# How can I get my negative scans to look like my prints?



## Vautrin (Apr 1, 2010)

So I got a holga and I've been shooting off some film.

It's nice but it tends to really overexpose the negatives -- they look black and sometimes the scanner has trouble recognizing them -- but if I hold them up to a light I can see details.

And the weird thing is the prints my lab made look great, but the scans of the negatives are terrible.  

So how can I recover my pictures with a negative scanner (I have the Canoscan 8800F)?  

When I scan it I get:






But when I look at the prints I had made it looks completely different:





How can I get my negative scans to look like my prints?


----------



## usayit (Apr 1, 2010)

I know nothing about that scanner but you just might be pushing the scanner's limitations.  Flatbeds are especially limited.  
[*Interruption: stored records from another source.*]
### src/rtl/spi_reg_master.sv
// SPI mode-0 master for the register slave: one 16-bit frame per request,
// command byte {rw, width, pad, addr} followed by a write or read data byte.
// The slave status byte clocked in during the command byte is kept as well.
module spi_reg_master #(
  parameter int ADDR_W   = 3,
  parameter int REG_W    = 8,
  parameter int HALF_DIV = 4,
  parameter int BYTE_GAP = 0
) (
  input  logic              clk,
  input  logic              rst,
  input  logic              ena,
  input  logic              start,
  input  logic              rw,
  input  logic [1:0]        width,
  input  logic [ADDR_W-1:0] addr,
  input  logic [REG_W-1:0]  wdata,
  output logic              busy,
  output logic              done,
  output logic [REG_W-1:0]  rdata,
  output logic [REG_W-1:0]  status,
  output logic              spi_clk,
  output logic              spi_mosi,
  input  logic              spi_miso,
  output logic              spi_cs_n
);

  localparam int FRAME_W = 2 * REG_W;
  localparam int CNT_W   = $clog2(HALF_DIV + BYTE_GAP);
  localparam int BIT_W   = $clog2(FRAME_W);

  localparam logic [CNT_W-1:0] H_LAST    = CNT_W'(HALF_DIV - 1);
  localparam logic [CNT_W-1:0] GAP_LAST  = CNT_W'(HALF_DIV + BYTE_GAP - 1);
  localparam logic [BIT_W-1:0] BYTE_LAST = BIT_W'(REG_W - 1);
  localparam logic [BIT_W-1:0] BIT_LAST  = BIT_W'(FRAME_W - 1);

  typedef enum logic [2:0] {IDLE, SETUP, SHIFT, HOLD, RECOVER} state_t;

  state_t               state, state_n;
  logic [CNT_W-1:0]     hcnt, hcnt_n;
  logic [BIT_W-1:0]     bcnt, bcnt_n;
  logic [FRAME_W-1:0]   tx_sr, tx_n;
  logic [FRAME_W-1:0]   rx_sr, rx_n;
  logic                 rw_q, rw_n;
  logic                 busy_n, done_n, sclk_n, cs_n_n;
  logic [REG_W-1:0]     rdata_n, status_n;
  logic [CNT_W-1:0]     low_last;

  // Command byte: rw in the MSB, width below it, address in the LSBs, zeros between.
  function automatic logic [REG_W-1:0] make_cmd(input logic r, input logic [1:0] w,
                                                input logic [ADDR_W-1:0] a);
    logic [REG_W-1:0] c;
    c = '0;
    c[REG_W-1] = r;
    c[REG_W-2 -: 2] = w;
    c[ADDR_W-1:0] = a;
    return c;
  endfunction

  // MOSI is always the top of the TX register; zeros shift in behind the frame.
  assign spi_mosi = tx_sr[FRAME_W-1];

  // The low phase after the last command bit is stretched by the byte gap.
  assign low_last = (bcnt == BYTE_LAST) ? GAP_LAST : H_LAST;

  // Next-state and next-output logic for the frame sequencer.
  always_comb begin
    state_n  = state;
    hcnt_n   = hcnt;
    bcnt_n   = bcnt;
    tx_n     = tx_sr;
    rx_n     = rx_sr;
    rw_n     = rw_q;
    busy_n   = busy;
    done_n   = done;
    sclk_n   = spi_clk;
    cs_n_n   = spi_cs_n;
    rdata_n  = rdata;
    status_n = status;
    case (state)
      IDLE: begin
        done_n = 1'b0;
        busy_n = 1'b0;
        if (start && !busy) begin
          state_n = SETUP;
          hcnt_n  = '0;
          busy_n  = 1'b1;
          cs_n_n  = 1'b0;
          rw_n    = rw;
          tx_n    = {make_cmd(rw, width, addr), (rw ? wdata : {REG_W{1'b0}})};
        end
      end
      SETUP: begin
        if (hcnt == H_LAST) begin
          state_n = SHIFT;
          hcnt_n  = '0;
          bcnt_n  = '0;
          sclk_n  = 1'b1;
          rx_n    = {rx_sr[FRAME_W-2:0], spi_miso};
        end else begin
          hcnt_n = hcnt + 1'b1;
        end
      end
      SHIFT: begin
        if (spi_clk) begin
          if (hcnt == H_LAST) begin
            hcnt_n = '0;
            sclk_n = 1'b0;
            tx_n   = {tx_sr[FRAME_W-2:0], 1'b0};
            if (bcnt == BIT_LAST) state_n = HOLD;
          end else begin
            hcnt_n = hcnt + 1'b1;
          end
        end else begin
          if (hcnt == low_last) begin
            hcnt_n = '0;
            sclk_n = 1'b1;
            bcnt_n = bcnt + 1'b1;
            rx_n   = {rx_sr[FRAME_W-2:0], spi_miso};
          end else begin
            hcnt_n = hcnt + 1'b1;
          end
        end
      end
      HOLD: begin
        if (hcnt == H_LAST) begin
          state_n = RECOVER;
          hcnt_n  = '0;
          cs_n_n  = 1'b1;
        end else begin
          hcnt_n = hcnt + 1'b1;
        end
      end
      RECOVER: begin
        if (hcnt == H_LAST) begin
          state_n  = IDLE;
          hcnt_n   = '0;
          done_n   = 1'b1;
          status_n = rx_sr[FRAME_W-1:REG_W];
          if (!rw_q) rdata_n = rx_sr[REG_W-1:0];
        end else begin
          hcnt_n = hcnt + 1'b1;
        end
      end
      default: state_n = IDLE;
    endcase
  end

  // Control and output registers; reset abandons any frame, ena freezes everything.
  always_ff @(posedge clk) begin
    if (rst) begin
      state    <= IDLE;
      hcnt     <= '0;
      bcnt     <= '0;
      tx_sr    <= '0;
      rw_q     <= 1'b0;
      busy     <= 1'b0;
      done     <= 1'b0;
      spi_clk  <= 1'b0;
      spi_cs_n <= 1'b1;
      rdata    <= '0;
      status   <= '0;
    end else if (ena) begin
      state    <= state_n;
      hcnt     <= hcnt_n;
      bcnt     <= bcnt_n;
      tx_sr    <= tx_n;
      rw_q     <= rw_n;
      busy     <= busy_n;
      done     <= done_n;
      spi_clk  <= sclk_n;
      spi_cs_n <= cs_n_n;
      rdata    <= rdata_n;
      status   <= status_n;
    end
  end

  // Receive shift register; its contents only matter once a full frame is in.
  always_ff @(posedge clk) begin
    if (ena) rx_sr <= rx_n;
  end

endmodule

### config.mk
export PLATFORM = sky130hd
export DESIGN_NAME = spi_reg_master
export DESIGN_NICKNAME = d
export VERILOG_FILES = /design/src/rtl/spi_reg_master.sv
export SDC_FILE = /design/constraint.sdc
export NUM_CORES = 1
export LEC_CHECK = 0
export CAP_MARGIN = 20
export CORE_MARGIN = 1
export CORE_UTILIZATION = 36
export DETAILED_ROUTE_END_ITERATION = 8
export GPL_ROUTABILITY_DRIVEN = 0
export GPL_TIMING_DRIVEN = 0
export SLEW_MARGIN = 0
export SYNTH_ARGS = -nofsm -noshare
export SYNTH_HDL_FRONTEND = slang
export SYNTH_SLANG_ARGS = --single-unit
### constraint.sdc
create_clock -name clk -period 2.25 [get_ports clk]
set_input_delay 0.45 -clock clk [delete_from_list [all_inputs] [get_ports clk]]
set_output_delay 0.45 -clock clk [all_outputs]
set_load 0.005 [all_outputs]
# Yosys cells after proc, flatten, opt, wreduce, memory -nomap -nowiden
# Cells that the tools add are included.
# word_totals
out_inout_bits,21
regBits,62
# op_classes
n_reduce_logical,21
n_eq_ne,14
bitwise,1
addsub,2
muxes,32
# ops
operator,count
$mux 16,5
$pmux 16 s2,2
$mux 3,7
$reduce_and 3->1,6
$ne 2x2->1 const B,8
$pmux 3 s5,1
$mux 4,3
$reduce_and 5->1,2
$reduce_bool 2->1,5
$mux 8,1
$pmux 4 s2,1
$reduce_and 4->1,2
$reduce_and 8->1,1
$eq 3x2->1 const B,2
$mux 1,6
$pmux 1 s2,3
$add 4x1->4 const B,1
$eq 4x4->1 const B,1
$mux 2,2
$pmux 2 s2,1
$reduce_or 4->1,1
$eq 3x1->1 const B,1
$eq 3x3->1 const B,1
$logic_not 3->1,1
6 further kinds,6

# Longest topological paths before layout
# depth
ltp_word,5
mapped_depth,7

# Least setup slack after synthesis
# OpenSTA, ideal clock, no wires.
# synth_timing
path_type,register -> register
startpoint,reg state[1]
endpoint,reg bcnt[2]
path_buffers,0
stages_incl_launch_ff,5
setup_slack_ns,0.328
arrival_time_ns,1.791
path_cell_list,dfxtp_1 > or3b_2 > a21oi_2 > o211a_1 > nor3_1
# synth_via
elab_chain_len,3
elab_cells_between_ends,8
# synth_lines
element,line,text
from (decl),39,"state_t state, state_n;"
from (signal assigned),164,state <= state_n;
$eq 3x2->1 / $eq 3x1->1 (equally long branches),80,case (state)
$ne 2x2->1 (no line) / $reduce_bool 2->1 (equally long branches),--,
$reduce_and 5->1 (no line),--,
to (signal assigned),166,bcnt <= bcnt_n;
to (decl),41,"logic [BIT_W-1:0] bcnt, bcnt_n;"
# Parallel ways exist; a longest one is shown, timed or not.
# A chain may end at the register's enable or synchronous reset.

# Final worst setup path
# layout_timing
startpoint,in ena
endpoint,reg state[0]
# layout_via
elab_chain_len,1
# layout_lines
element,line,text
from (decl),12,"input logic ena,"
$reduce_and 8->1 (no line),--,
# Every way passes these cells.

==> results.tsv <==
metric	value	unit
drc	0	
clock-skew-final	6.66	ps
design.die.area	0.00749	mm²
drt_wl_total	5630	µm
yosys_register_bits	62	
postCtsHoldBufs	0	
wp_buf_inv	2	
fillers	672	
antenna-diode-count	0	
comb_power_share	0.079	
met2_routed_wirelength	2580	µm
power_per_cell_area	709	mW/mm²
unrepaired_setup_endpoints_after_global_routing	no	
worst_skew_pair.late_latency	340	ps
synth_ff_type	sky130_fd_sc_hd__dfxtp_1	
total_of_buffers_placed_on_input_and_output_ports	38	
grt_remaining_overflow	0	
wl_per_cell	13.9	µm
path_delay_family	buffers and inverters	
detail_route.wirelength.met1	2750	µm
synth_fa_ha_area_frac	0.00972	
cts_buffers	9	
clkPwrFrac	0.413	
seq_area_frac_synth	0.544	
initial_utilization	0.377	
globalRouteTotalUtil	0.163	
fin_crit	2100	ps
finalWorstSetupSlack	150	ps
drtPass1Iterations	4	
design.final.nets	325	
p_int	1.77	mW
syn_area	0.00257	mm²
critical_path_cell_with_the_highest_stage_delay	sky130_fd_sc_hd__clkdlybuf4s50_1	
core-area	0.00683	mm²
synth_compound_gate_area_share	0.118	
worst_setup_path_end_kind	flop	
worst-slew-pin-transition	556	ps
layout-drive-gt1-share	0.110	
synth_area_in_simple_gates	0.222	
hold_viol	0	
path_clk_slew	70	ps
synth_xor_xnor_area_share	0	
synthDistinctLibCells	47	
die_height	86.6	µm
max-cap-violations	0	
crit_arrival	2330	ps
fmax	0.476	GHz
routed_via_density	5.07	
post-place-ws	-572	ps
dpl.hpwl	3660	µm
final-setup-viol-count	0	
post_route_clock_period_utilization	0.933	
first_global_vias	1901	
clk_path_buf_depth	2	
timing.slew.headroom	0.626	
antenna_found_initial	0	
critical_path.cell_chain	clkdlybuf4s50_1 > clkbuf_1 > nor4bb_1 > a21oi_1 > a211oi_1 > mux2_1	
power.static_leakage	1.16	nW
synth-edff-count	16	
vdd_ir_drop_max	385	µV
root_buffer	sky130_fd_sc_hd__clkbuf_8	
p_sw	570	µW
critical_path_class	in2reg	
final.hold.worst_slack	445	ps
worst_path_largest_cell_delay	520	ps
power_frac_seq	0.508	
tightest_hold_check_type	reg2reg	
critical_path.startpoint_type	input pin	
synth_cells	254	
vias	2055	
required	2480	ps
synth_top_family_by_area	simple AND/OR/NAND/NOR gates	
grt_first_pass_wirelength	9260	µm
route.top_layer_used	met4	
ant_nets	0	
cts_tree	yes	
cts_max_level	3	
fin_util	0.483	
met3RoutedLength	233	µm
sw_frac_of_total	0.244	
pin_count_of_the_biggest_net_entering_global_routing	22	
synth.mux.area_fraction	0.0705	
syn_area_per_cell	10.1	µm²
status	finished, final reports clean	
crit_fanout	10	
top_level_ports	40	
fp.dieW	86.6	µm
rows	30	
finalMaxSlewViolations	0	
ys_warn_count	0	
cts.sink_count	62	
syn2layout_area_growth	28.2	%
syn-num-nets	275	
dr.first_iter.drc_count	82	
synth-async-reset-ratio	0	
==> sequential cells by signal (all words and copies together), names as in the netlist <==
| register | flops |
|---|---|
| hcnt | 2 |
| state | 3 |
| rw_q | 1 |
| spi_cs_n | 1 |
| tx_sr | 16 |
| busy | 1 |
| spi_clk | 1 |
| rdata | 8 |
| bcnt | 4 |
| status | 8 |
| rx_sr | 16 |
| done | 1 |
==> routing by layer <==
layer  track usage  vias up
met4        0.0591        0
met3        0.0543        5
met2         0.247       40
met1         0.218      973
met5             0        -
li1              -     1037
==> path summary, 6_finish.rpt <==
kind / from / to / slack, ps / cells after the start
max: ena / state[0] / 150 / 6
min: rx_sr[11] / rx_sr[12] / 450 / 0
max reg2reg: hcnt[0] / tx_sr[14] / 180 / 7
min reg2reg: rx_sr[11] / rx_sr[12] / 450 / 0
==> final cells by class <==
type | count | area, µm² | area share
repair buffers | 38 | 380 | 0.115
multi-input cells | 172 | 1110 | 0.336
plain buffers | 19 | 83.8 | 0.0254
clock inverters | 7 | 75.1 | 0.0228
flip-flops and latches | 62 | 1400 | 0.425
clock buffers | 9 | 124 | 0.0375
well taps | 96 | 120 | 0.0364
inverters | 2 | 7.51 | 0.00228
==> cells by family after synthesis <==
| family | count (synthesis) |
|---|---|
| fa+ha+maj | 2 |
| simple gates | 109 |
| buf+inv | 21 |
| flops | 62 |
| compound gates | 42 |
| mux | 18 |
==> power groups by stage <==
stage | Combinational, mW | Clock [mW] | Sequential (mW)
after floorplan | 0.111 | 0 | 1.21
after global placement | 0.177 | 0 | 1.21
after detailed placement | 0.179 | 0 | 1.21
after CTS | 0.180 | 0.999 | 1.19
after global routing | 0.206 | 1.04 | 1.19
final | 0.184 | 0.967 | 1.19
==> what timing repair did <==
action,4_1_cts,5_1_grt
pin swaps,0,0
cloned,0,1
setup buffers,0,0
endpoints found under the setup margin,20,16
gates resized for setup,1,2
hold endpoints to repair,0,0
==> layout by cell type, fill, tap and decap left out, types with 2 or more instances in the layout <==
master,instances
sky130_fd_sc_hd__mux2i_1,17
sky130_fd_sc_hd__nand2b_1,6
sky130_fd_sc_hd__clkinv_4,3
sky130_fd_sc_hd__a311oi_1,14
sky130_fd_sc_hd__nand2_1,29
sky130_fd_sc_hd__o21ai_0,2
sky130_fd_sc_hd__clkdlybuf4s50_1,38
sky130_fd_sc_hd__a21oi_1,14
sky130_fd_sc_hd__dfxtp_1,46
sky130_fd_sc_hd__a21oi_4,2
sky130_fd_sc_hd__buf_2,7
sky130_fd_sc_hd__nor2_1,22
sky130_fd_sc_hd__clkinvlp_4,2
sky130_fd_sc_hd__ha_1,2
sky130_fd_sc_hd__inv_1,2
sky130_fd_sc_hd__nor2b_1,2
sky130_fd_sc_hd__nand4_1,2
sky130_fd_sc_hd__clkbuf_1,11
sky130_fd_sc_hd__nand3_1,13
sky130_fd_sc_hd__edfxtp_1,16
sky130_fd_sc_hd__or2_2,2
sky130_fd_sc_hd__clkbuf_8,9
sky130_fd_sc_hd__nor3_1,17
==> cell usage after synthesis, types with 2 or more instances <==
cell type | n | area [µm²]
sky130_fd_sc_hd__nor2_1 | 22 | 82.6
sky130_fd_sc_hd__clkbuf_1 | 11 | 41.3
sky130_fd_sc_hd__ha_1 | 2 | 25.0
sky130_fd_sc_hd__a311oi_1 | 14 | 123
sky130_fd_sc_hd__nor2b_1 | 2 | 12.5
sky130_fd_sc_hd__edfxtp_1 | 16 | 480
sky130_fd_sc_hd__o21ai_0 | 2 | 10.0
sky130_fd_sc_hd__nand2_1 | 30 | 113
sky130_fd_sc_hd__nand4_1 | 2 | 12.5
sky130_fd_sc_hd__buf_2 | 7 | 35.0
sky130_fd_sc_hd__dfxtp_1 | 46 | 921
sky130_fd_sc_hd__or2_2 | 2 | 12.5
sky130_fd_sc_hd__nand2b_1 | 6 | 37.5
sky130_fd_sc_hd__mux2i_1 | 17 | 170
sky130_fd_sc_hd__nor3_1 | 17 | 85.1
sky130_fd_sc_hd__inv_1 | 2 | 7.51
sky130_fd_sc_hd__a21oi_1 | 14 | 70.1
sky130_fd_sc_hd__nand3_1 | 13 | 65.1
==> per-stage QoR <==
| stage | setup TNS, ps | instance area [µm²] | power, mW | instances |
|---|---|---|---|---|
| after detailed placement | -11750 | 3070 | 1.39 | 388 |
| final | 0 | 3300 | 2.34 | 405 |
| after floorplan | 0 | 2570 | 1.32 | 254 |
| after global placement | -12090 | 3070 | 1.39 | 388 |
| after global routing | 0 | 3300 | 2.44 | 405 |
| after CTS | 0 | 3280 | 2.37 | 404 |
(Power assumes the default switching activity.)
==> edit, RTL diff (same settings) <==
The 5 states of `state_t` get a Gray code encoding in 3 bits.
--- a/src/rtl/spi_reg_master.sv
+++ b/src/rtl/spi_reg_master.sv
@@ -35,5 +35,5 @@
   localparam logic [BIT_W-1:0] BIT_LAST  = BIT_W'(FRAME_W - 1);
 
-  typedef enum logic [2:0] {IDLE, SETUP, SHIFT, HOLD, RECOVER} state_t;
+  typedef enum logic [2:0] {IDLE = 3'b000, SETUP = 3'b001, SHIFT = 3'b011, HOLD = 3'b010, RECOVER = 3'b110} state_t;
 
   state_t               state, state_n;
Function: no difference found for any inputs over 10 cycles, from zero or initial values and one cycle with rst high; not proved beyond that.
==> edit against the unedited design <==
Wire length fell by 3.9%. Area after synthesis shrank 1.2%. Setup slack lost 0.0079 ns. Cell area decreased by 2.5%. Via count fell by 4.7%. Highest routed layer unchanged. Sequential cell count stayed put. Power fell by 5.2%. Critical path type unchanged. Sequential share of layout area increased by 1.1 points.
==> edit: results <==
[worst_setup_path]
worstSetupEndpoint = tx_sr[8]
reg2reg_slack_ns = 0.32
reg2reg_depth = 6
crit_path_max_incr_delay_ns = 0.63
cp_top_family = buffers and inverters

[layout]
n_fill_cell = 652
fin_nets = 320
drive_above_1_share_pct = 11.5

[drt]
drc = 0
avgRoutedWirePerCell_um = 13.5
wl_met1_mm = 2.69
avgViaCountPerCell = 4.90
route.met3.wl_um = 170
initialDrtViolationCount = 87
num_vias = 1958

[power_and_ir_drop]
ir_drop_mv = 0.298
leakagePower_uw = 0.00110

[synth]
syn-mean-instance-area_um2 = 10.2
ys_top_cells_by_area = dfxtp_1, edfxtp_1, mux2i_1
synth_commonest_cells = dfxtp_1, nand2_1, nor2_1, mux2i_1, nor3_1
synthDistinctLibCells = 41
synth_async_sr_flop_share_pct = 0
yosysSeqAreaShare_pct = 55.1
synth_fp_nets = 271

[placed_design]
dp_cells = 384
dp_slack_ns = -0.223
dp_hpwl_mm = 3.70

[cts]
cts_buffer_depth = 2

[global_route]
grt_start_max_net_pins = 19
grt_usage_pct = 16.4
first_global_vias = 1931
grt_pass1_wl_mm = 9.25

[sta]
period_needed_ns = 2.11
worstMarginPinSlew_ns = 0.636
fin_skew_ns = 0.0105

[run_status]
status = finished, final reports clean
## edit: changes by cell type after synthesis, moves of 3 or more
cell / delta
clkbuf_1: -7
a21oi_1: -4
o21ai_0: +6
nand2_1: -4
buf_4: +3
inv_1: +3
nor2b_1: +3
## edit: cells by family (layout without fill, tap and decap cells)
group,after synthesis,in the layout,synth area share (%)
compound gates,39,39,10.5
buf+inv,22,76,4.18
mux,19,19,7.53
flops,62,62,55.1
fa+ha+maj,2,2,0.984
simple gates,106,106,21.7
## edit: timing repair
action | in CTS | in global routing
resized for setup | 0 | 2
endpoints found under the setup margin | 0 | 3
hold endpoints to repair | 0 | 0
## edit: power breakdown
part | total [µW] | internal, µW | switching (µW) | leakage, µW
clock network | 821 | 395 | 426 | 0.0000820
registers | 1190 | 1170 | 19.8 | 0.000517
logic | 205 | 100 | 105 | 0.000501
## edit: final cells by class
cell class                 instances  share of cell area [%]
inverter                           5                   0.700
clock inverter                     6                    1.21
tap                               96                    3.73
sequential                        62                    43.6
timing repair buffer              38                    11.8
clock buffer                      10                    3.97
buffer                            17                    2.72
multi-input combinational        166                    32.3
## edit: stage by stage
stage | utilization (%) | area, µm²
finish | 47.3 | 3220
floorplan | - | 2540
detailed placement | 44.8 | 3040
CTS | 47.3 | 3210
global placement | 44.8 | 3040
global route | 47.3 | 3220
## edit: routing by layer
metal | GRT usage, % | vias up
met5 | 0 | -
met4 | 8.03 | 0
met3 | 3.66 | 4
met2 | 25.1 | 34
met1 | 21.9 | 919
li1 | - | 1001
## edit: worst min-delay path by stage
stage	startpoint	to	slack, ns	cells after the start
after global placement	rx_sr[2]	rx_sr[3]	0.43	0
after detailed placement	rx_sr[13]	rx_sr[14]	0.44	0
final	rx_sr[8]	rx_sr[9]	0.45	0
after global routing	rx_sr[2]	rx_sr[3]	0.46	0
after floorplan	rx_sr[9]	rx_sr[10]	0.43	0
after CTS	rx_sr[8]	rx_sr[9]	0.45	0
There is more flexibility in traditional chemical printing process.  You might want to consider finding a way to borrow a true negative scanner or other scanners to see different results.


----------



## Paul Ron (Apr 1, 2010)

Scan your prints.


----------



## compur (Apr 1, 2010)

Vautrin said:


> So I got a holga and I've been shooting off some film.
> 
> It's nice but it tends to really overexpose the negatives -- they look black and sometimes the scanner has trouble recognizing them ...



What film are you using?


----------



## Vautrin (Apr 2, 2010)

compur said:


> Vautrin said:
> 
> 
> > So I got a holga and I've been shooting off some film.
> ...



Those pictures were Kodak E100 cross processed as C-41

I've also had this problem with other films both black and white and color (kodak ektar 100, porta 800, and rollei retro 400)


----------



## Vautrin (Apr 2, 2010)

Paul Ron said:


> Scan your prints.



Well the thing is I only got prints because I thought it would be fun and they were pics of my vacation.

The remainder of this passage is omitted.